Gather all lines in the records below that include the word "shown".

Records from a data collection:
-- -- --
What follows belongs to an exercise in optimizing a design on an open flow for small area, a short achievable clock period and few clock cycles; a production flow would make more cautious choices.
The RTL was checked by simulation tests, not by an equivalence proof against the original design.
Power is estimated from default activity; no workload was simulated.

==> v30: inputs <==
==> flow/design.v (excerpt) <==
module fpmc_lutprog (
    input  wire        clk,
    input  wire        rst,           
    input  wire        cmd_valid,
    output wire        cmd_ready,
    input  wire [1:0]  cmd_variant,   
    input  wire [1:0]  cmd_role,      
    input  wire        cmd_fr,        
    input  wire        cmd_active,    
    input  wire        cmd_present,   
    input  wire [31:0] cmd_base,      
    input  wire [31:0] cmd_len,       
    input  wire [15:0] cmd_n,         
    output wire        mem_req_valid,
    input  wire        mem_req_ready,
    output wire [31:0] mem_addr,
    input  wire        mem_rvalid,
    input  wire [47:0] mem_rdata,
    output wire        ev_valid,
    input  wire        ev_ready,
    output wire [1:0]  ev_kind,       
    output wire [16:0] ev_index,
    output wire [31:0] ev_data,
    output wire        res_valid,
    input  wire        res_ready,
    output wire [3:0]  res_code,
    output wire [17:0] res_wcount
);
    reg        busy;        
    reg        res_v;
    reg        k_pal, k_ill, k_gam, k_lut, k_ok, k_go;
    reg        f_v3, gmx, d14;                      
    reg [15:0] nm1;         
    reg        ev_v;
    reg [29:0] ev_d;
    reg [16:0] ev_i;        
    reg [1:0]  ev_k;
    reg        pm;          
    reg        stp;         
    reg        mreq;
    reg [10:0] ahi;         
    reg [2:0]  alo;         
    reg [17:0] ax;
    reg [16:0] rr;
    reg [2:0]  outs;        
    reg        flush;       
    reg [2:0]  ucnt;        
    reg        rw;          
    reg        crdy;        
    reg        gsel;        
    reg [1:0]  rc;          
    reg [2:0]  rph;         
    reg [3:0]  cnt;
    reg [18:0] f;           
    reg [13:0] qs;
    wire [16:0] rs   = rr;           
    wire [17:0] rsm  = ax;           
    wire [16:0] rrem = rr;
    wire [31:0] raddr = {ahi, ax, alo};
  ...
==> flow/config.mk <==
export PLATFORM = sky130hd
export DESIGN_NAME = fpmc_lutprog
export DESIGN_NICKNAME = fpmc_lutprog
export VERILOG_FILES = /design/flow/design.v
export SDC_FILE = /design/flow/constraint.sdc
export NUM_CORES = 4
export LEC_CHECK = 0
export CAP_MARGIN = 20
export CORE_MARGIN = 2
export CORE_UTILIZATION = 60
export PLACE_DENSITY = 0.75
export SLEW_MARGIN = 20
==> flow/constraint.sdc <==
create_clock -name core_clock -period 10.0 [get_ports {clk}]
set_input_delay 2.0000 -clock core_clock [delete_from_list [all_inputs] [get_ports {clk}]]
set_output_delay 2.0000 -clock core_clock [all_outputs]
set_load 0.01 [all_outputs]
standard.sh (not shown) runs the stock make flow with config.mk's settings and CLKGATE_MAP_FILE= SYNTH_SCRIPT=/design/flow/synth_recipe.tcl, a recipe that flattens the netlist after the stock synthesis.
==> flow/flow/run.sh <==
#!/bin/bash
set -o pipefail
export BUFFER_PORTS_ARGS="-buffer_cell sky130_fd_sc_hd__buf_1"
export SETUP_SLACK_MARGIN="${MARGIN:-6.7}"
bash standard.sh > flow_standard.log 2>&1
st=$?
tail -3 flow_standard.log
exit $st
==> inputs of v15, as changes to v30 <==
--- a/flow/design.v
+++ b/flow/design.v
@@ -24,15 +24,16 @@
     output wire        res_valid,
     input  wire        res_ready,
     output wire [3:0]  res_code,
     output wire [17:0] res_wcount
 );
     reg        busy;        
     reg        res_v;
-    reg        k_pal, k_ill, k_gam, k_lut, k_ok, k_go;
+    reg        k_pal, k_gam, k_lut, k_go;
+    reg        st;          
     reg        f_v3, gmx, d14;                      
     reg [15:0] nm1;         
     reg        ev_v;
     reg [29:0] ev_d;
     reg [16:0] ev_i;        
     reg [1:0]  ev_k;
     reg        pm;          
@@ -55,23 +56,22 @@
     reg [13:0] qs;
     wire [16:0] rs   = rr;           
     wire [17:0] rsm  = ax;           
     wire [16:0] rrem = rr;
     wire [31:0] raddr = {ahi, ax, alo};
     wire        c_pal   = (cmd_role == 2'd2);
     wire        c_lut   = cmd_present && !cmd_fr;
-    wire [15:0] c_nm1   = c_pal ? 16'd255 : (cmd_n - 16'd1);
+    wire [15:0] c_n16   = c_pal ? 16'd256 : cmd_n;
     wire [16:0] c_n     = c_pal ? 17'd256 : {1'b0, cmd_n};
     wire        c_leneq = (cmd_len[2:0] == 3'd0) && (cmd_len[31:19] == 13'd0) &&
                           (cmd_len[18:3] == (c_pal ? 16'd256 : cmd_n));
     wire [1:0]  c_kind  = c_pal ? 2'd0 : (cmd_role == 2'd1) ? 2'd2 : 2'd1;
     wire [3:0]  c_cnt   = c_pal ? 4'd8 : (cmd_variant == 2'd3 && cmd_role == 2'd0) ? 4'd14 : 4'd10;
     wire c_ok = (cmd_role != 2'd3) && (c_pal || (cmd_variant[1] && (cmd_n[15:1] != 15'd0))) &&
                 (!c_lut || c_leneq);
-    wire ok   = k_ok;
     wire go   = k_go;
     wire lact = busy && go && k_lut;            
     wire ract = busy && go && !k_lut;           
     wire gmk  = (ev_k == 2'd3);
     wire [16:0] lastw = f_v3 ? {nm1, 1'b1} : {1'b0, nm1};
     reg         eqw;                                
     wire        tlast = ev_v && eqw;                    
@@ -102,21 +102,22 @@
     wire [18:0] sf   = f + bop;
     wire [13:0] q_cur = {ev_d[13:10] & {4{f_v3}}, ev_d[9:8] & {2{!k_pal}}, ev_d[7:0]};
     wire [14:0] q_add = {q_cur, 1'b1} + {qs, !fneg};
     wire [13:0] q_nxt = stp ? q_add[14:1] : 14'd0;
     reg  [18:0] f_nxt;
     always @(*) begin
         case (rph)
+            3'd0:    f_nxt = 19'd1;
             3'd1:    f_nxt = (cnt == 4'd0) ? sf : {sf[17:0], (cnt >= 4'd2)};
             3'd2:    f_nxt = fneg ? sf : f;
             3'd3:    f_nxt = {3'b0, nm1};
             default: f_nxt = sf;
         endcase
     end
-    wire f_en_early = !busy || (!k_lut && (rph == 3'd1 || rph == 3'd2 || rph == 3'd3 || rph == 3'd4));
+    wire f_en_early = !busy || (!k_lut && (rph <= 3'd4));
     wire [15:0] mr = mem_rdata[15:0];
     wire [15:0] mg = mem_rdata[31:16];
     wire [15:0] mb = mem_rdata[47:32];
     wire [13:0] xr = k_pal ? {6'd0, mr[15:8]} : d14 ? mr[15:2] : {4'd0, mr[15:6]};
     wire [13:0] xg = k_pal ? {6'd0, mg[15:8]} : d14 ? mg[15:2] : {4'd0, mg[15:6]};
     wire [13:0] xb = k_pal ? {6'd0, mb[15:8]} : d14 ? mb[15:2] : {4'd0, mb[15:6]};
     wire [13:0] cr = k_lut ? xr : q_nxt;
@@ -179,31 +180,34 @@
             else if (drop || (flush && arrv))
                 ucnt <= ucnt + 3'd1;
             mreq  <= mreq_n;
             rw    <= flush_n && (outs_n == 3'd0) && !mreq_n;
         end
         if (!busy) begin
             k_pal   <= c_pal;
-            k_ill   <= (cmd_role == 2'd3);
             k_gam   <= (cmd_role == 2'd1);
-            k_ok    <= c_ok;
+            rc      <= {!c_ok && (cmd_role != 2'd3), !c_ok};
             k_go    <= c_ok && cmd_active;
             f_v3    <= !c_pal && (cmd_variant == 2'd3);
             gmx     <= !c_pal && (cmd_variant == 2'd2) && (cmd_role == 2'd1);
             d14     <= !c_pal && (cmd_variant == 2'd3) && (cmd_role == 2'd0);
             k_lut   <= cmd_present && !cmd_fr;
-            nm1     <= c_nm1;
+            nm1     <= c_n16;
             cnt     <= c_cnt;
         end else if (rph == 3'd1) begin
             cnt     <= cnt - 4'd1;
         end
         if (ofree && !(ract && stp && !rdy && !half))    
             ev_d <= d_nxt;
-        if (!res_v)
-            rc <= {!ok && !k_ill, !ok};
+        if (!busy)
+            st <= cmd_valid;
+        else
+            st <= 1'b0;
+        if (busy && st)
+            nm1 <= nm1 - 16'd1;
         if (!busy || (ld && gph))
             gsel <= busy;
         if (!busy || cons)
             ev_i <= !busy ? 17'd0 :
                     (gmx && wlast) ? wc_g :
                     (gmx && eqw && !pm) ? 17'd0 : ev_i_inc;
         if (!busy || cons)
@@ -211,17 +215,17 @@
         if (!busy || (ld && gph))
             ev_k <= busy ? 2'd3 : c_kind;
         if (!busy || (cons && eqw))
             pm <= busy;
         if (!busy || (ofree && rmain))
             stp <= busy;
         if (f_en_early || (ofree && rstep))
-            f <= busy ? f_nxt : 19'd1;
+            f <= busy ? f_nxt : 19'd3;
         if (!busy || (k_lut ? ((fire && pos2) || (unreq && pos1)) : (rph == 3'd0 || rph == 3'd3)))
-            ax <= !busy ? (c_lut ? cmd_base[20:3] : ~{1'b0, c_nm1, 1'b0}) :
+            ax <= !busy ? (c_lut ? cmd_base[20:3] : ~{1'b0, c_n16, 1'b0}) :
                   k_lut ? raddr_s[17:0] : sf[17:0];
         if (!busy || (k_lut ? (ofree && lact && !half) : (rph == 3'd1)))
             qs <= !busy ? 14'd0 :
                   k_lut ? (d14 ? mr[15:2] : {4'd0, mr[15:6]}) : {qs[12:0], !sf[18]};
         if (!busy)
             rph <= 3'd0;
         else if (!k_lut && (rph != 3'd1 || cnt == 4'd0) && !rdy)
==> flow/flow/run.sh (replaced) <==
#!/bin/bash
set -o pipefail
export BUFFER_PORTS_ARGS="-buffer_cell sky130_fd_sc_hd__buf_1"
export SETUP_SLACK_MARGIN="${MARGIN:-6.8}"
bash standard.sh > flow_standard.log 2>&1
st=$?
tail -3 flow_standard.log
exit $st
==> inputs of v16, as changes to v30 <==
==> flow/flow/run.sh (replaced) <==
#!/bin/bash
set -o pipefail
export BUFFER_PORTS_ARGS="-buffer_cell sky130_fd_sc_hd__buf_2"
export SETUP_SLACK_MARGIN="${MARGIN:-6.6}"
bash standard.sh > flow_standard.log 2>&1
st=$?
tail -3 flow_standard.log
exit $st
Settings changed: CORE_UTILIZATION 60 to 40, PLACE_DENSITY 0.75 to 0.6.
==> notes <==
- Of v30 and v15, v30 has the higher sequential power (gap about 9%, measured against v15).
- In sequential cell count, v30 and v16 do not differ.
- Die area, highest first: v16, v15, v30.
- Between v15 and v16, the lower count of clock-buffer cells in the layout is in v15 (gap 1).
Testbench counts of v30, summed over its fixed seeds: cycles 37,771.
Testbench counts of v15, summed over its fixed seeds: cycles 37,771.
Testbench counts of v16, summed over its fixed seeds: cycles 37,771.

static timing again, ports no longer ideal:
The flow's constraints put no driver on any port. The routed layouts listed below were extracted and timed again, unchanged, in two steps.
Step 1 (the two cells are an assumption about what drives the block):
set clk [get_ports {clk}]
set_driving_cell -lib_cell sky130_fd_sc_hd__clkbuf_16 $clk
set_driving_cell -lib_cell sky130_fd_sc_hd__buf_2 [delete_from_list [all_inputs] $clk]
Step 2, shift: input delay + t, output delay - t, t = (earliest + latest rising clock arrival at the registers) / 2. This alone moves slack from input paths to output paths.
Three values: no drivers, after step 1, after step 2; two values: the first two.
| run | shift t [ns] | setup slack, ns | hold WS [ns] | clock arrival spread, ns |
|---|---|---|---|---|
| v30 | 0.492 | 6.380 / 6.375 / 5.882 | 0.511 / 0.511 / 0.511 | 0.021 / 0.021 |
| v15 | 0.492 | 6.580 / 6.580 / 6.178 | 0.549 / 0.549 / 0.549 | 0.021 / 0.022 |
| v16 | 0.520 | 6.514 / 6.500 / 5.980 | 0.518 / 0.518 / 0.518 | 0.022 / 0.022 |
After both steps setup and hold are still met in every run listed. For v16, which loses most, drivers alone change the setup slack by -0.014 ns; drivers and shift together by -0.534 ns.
-- -- --
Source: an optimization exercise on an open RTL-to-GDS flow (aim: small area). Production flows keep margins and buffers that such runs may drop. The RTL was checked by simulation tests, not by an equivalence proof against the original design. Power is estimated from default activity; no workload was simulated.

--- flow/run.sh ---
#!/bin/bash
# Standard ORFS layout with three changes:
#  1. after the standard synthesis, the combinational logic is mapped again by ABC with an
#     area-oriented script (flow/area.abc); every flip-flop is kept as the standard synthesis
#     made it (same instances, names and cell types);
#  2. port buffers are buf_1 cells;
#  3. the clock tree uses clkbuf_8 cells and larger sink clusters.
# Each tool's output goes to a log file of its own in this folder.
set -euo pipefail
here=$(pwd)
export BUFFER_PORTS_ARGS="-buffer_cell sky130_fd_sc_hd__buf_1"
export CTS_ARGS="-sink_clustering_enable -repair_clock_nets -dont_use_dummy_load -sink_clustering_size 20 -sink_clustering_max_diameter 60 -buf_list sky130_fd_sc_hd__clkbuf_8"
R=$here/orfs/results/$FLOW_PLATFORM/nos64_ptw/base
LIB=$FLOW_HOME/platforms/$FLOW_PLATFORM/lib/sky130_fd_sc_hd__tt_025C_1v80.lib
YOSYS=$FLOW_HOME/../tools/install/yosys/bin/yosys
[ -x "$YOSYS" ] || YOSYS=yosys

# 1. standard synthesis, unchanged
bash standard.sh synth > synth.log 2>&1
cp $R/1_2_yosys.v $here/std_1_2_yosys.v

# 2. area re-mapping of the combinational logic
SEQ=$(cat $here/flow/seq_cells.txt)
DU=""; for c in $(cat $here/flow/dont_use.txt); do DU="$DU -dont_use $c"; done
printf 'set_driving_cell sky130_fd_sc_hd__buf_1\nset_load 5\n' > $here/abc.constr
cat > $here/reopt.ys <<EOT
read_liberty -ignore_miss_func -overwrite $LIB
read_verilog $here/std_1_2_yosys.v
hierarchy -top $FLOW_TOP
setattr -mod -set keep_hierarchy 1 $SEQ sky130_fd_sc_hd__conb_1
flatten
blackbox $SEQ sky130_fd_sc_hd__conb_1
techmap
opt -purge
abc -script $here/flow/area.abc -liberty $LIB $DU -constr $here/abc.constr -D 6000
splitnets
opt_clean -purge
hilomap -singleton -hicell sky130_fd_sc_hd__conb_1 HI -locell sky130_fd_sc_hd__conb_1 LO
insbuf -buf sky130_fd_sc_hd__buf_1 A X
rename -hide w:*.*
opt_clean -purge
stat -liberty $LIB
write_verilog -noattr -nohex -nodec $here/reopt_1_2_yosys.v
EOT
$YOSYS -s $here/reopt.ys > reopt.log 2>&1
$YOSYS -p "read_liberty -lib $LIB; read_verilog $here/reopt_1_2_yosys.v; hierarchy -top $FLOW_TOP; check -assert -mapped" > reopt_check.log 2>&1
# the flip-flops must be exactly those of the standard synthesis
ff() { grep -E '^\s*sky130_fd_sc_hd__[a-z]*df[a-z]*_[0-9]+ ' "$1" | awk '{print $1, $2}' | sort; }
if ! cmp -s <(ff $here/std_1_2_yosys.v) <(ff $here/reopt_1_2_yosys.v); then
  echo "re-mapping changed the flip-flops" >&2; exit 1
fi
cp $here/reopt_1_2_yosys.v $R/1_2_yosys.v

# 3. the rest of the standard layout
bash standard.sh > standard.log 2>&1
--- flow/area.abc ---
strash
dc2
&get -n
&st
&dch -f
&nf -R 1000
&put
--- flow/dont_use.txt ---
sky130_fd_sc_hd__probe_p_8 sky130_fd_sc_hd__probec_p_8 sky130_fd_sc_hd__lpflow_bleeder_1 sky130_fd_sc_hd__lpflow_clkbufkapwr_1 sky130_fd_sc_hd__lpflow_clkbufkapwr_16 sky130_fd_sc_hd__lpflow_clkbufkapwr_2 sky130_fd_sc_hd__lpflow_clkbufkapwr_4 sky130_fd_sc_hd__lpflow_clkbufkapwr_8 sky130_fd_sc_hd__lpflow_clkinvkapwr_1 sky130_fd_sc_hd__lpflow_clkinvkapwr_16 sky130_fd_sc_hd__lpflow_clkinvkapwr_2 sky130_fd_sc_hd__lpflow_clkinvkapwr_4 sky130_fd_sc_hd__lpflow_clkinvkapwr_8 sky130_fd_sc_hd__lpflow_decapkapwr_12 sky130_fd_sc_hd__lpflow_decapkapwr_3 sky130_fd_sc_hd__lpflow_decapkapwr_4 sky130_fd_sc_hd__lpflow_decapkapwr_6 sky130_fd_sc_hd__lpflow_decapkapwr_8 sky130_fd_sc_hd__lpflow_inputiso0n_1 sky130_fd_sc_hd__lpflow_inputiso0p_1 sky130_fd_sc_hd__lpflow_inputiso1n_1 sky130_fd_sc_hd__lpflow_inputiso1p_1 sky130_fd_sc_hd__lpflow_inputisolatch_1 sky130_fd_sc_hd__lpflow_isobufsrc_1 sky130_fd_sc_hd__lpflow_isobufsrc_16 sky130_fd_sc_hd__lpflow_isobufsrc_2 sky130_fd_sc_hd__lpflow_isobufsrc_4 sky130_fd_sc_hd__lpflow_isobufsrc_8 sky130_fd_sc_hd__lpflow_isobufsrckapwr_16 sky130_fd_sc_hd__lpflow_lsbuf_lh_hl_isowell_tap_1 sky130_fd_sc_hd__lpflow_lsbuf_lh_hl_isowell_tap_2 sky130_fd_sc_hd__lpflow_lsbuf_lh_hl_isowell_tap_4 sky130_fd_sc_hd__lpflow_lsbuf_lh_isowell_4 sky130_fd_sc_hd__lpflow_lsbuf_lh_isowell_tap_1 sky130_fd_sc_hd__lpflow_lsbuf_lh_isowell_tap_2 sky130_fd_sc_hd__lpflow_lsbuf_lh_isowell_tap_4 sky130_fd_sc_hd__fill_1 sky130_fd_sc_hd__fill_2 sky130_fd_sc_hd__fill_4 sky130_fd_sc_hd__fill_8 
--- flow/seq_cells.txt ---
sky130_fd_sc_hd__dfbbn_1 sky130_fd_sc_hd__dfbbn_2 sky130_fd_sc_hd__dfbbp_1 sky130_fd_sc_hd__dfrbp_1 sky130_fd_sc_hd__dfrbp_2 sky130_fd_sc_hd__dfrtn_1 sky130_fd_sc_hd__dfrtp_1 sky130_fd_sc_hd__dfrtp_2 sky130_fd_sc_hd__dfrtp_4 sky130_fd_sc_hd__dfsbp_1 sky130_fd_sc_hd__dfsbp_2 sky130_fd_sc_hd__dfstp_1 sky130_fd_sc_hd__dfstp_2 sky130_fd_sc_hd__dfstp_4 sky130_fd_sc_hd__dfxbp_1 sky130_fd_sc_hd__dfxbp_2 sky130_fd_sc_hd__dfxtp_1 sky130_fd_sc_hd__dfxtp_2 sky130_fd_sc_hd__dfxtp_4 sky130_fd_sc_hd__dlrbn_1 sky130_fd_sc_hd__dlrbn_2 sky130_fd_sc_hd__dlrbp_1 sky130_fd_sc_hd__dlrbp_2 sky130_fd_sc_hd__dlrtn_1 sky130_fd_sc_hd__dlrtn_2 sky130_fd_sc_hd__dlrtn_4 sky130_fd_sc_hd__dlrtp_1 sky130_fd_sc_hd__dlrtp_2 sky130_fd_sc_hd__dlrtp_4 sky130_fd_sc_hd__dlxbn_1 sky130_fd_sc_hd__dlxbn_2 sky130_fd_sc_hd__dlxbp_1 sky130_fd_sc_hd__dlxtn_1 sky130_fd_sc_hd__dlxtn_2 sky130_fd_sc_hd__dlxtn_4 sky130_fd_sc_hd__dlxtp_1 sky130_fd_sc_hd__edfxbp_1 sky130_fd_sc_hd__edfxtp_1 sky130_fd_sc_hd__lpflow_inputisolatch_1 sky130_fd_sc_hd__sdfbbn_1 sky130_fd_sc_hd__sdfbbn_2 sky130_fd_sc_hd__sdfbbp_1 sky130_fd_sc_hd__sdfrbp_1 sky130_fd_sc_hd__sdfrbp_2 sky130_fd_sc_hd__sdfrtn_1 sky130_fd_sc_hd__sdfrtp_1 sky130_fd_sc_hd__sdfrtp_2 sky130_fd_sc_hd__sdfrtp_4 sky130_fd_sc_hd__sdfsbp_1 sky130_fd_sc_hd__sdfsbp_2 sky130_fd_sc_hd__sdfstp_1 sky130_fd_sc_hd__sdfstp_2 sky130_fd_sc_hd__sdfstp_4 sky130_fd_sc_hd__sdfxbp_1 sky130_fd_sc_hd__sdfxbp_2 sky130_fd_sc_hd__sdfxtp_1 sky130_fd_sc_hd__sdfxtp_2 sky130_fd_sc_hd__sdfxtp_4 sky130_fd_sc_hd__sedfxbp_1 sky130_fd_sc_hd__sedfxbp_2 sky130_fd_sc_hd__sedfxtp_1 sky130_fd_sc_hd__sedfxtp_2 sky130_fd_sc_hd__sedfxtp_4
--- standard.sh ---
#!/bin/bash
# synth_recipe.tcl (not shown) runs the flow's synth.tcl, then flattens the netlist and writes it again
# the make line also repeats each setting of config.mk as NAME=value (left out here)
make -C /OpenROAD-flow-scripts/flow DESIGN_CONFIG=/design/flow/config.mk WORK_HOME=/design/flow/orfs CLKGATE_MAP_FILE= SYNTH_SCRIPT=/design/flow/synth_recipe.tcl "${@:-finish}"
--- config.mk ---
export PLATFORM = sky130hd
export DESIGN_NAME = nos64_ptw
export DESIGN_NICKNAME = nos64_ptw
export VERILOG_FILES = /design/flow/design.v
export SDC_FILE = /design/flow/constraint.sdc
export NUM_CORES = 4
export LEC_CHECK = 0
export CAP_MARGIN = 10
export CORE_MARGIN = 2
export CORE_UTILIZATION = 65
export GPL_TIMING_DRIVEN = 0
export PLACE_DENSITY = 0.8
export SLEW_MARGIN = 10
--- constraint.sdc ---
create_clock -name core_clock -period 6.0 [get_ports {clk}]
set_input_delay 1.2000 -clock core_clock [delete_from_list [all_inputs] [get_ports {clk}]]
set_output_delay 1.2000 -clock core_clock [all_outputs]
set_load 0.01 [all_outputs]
-- -- --
**SOLUTION TO THIS PROBLEM**
standard.sh (not shown) runs the stock make flow with config.mk's settings and CLKGATE_MAP_FILE= SYNTH_SCRIPT=/design/flow/synth_recipe.tcl, a recipe that flattens the netlist after the stock synthesis.
# synth_recipe.tcl (not shown) runs the flow's synth.tcl, then flattens the netlist and writes it again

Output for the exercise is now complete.